--- Required work ---
Among the entries that follow, the required portion opens with the line containing "51600 | 1208 |" and closes with the line containing "0.00548 | 0.544 |". Give that portion again exactly, and nothing else.

::: Dataset extract

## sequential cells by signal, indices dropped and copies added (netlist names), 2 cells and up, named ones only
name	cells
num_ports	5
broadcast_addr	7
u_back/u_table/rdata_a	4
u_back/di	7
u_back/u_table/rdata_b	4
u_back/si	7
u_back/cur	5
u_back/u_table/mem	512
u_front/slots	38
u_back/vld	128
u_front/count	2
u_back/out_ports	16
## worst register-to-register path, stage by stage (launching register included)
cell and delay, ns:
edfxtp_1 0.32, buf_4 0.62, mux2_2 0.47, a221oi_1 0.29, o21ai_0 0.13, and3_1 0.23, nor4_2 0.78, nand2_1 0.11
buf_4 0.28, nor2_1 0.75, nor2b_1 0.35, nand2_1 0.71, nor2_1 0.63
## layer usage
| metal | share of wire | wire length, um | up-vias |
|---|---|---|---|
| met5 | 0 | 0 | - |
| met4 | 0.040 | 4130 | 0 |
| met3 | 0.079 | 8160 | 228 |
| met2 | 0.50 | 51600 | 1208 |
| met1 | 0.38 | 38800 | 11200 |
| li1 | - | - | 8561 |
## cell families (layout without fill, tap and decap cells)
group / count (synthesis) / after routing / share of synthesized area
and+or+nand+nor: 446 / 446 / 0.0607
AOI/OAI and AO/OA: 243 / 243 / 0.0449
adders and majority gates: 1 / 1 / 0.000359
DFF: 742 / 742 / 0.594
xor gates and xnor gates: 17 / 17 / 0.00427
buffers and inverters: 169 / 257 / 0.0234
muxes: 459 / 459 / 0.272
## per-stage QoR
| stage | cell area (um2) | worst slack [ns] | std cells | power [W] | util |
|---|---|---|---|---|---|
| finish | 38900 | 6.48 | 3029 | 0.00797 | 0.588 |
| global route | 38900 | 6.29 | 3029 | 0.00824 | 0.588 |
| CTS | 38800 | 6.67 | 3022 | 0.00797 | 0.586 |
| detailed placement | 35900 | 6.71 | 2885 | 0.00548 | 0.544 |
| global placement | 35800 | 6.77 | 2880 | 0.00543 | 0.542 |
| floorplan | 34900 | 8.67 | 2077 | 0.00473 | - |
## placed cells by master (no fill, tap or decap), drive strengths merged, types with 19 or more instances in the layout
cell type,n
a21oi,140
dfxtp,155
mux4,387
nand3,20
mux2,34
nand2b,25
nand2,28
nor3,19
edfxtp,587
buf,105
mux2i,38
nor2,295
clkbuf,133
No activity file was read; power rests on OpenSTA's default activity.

::::::

--- Task output ---
| met2 | 0.50 | 51600 | 1208 |
| met1 | 0.38 | 38800 | 11200 |
| li1 | - | - | 8561 |
## cell families (layout without fill, tap and decap cells)
group / count (synthesis) / after routing / share of synthesized area
and+or+nand+nor: 446 / 446 / 0.0607
AOI/OAI and AO/OA: 243 / 243 / 0.0449
adders and majority gates: 1 / 1 / 0.000359
DFF: 742 / 742 / 0.594
xor gates and xnor gates: 17 / 17 / 0.00427
buffers and inverters: 169 / 257 / 0.0234
muxes: 459 / 459 / 0.272
## per-stage QoR
| stage | cell area (um2) | worst slack [ns] | std cells | power [W] | util |
|---|---|---|---|---|---|
| finish | 38900 | 6.48 | 3029 | 0.00797 | 0.588 |
| global route | 38900 | 6.29 | 3029 | 0.00824 | 0.588 |
| CTS | 38800 | 6.67 | 3022 | 0.00797 | 0.586 |
| detailed placement | 35900 | 6.71 | 2885 | 0.00548 | 0.544 |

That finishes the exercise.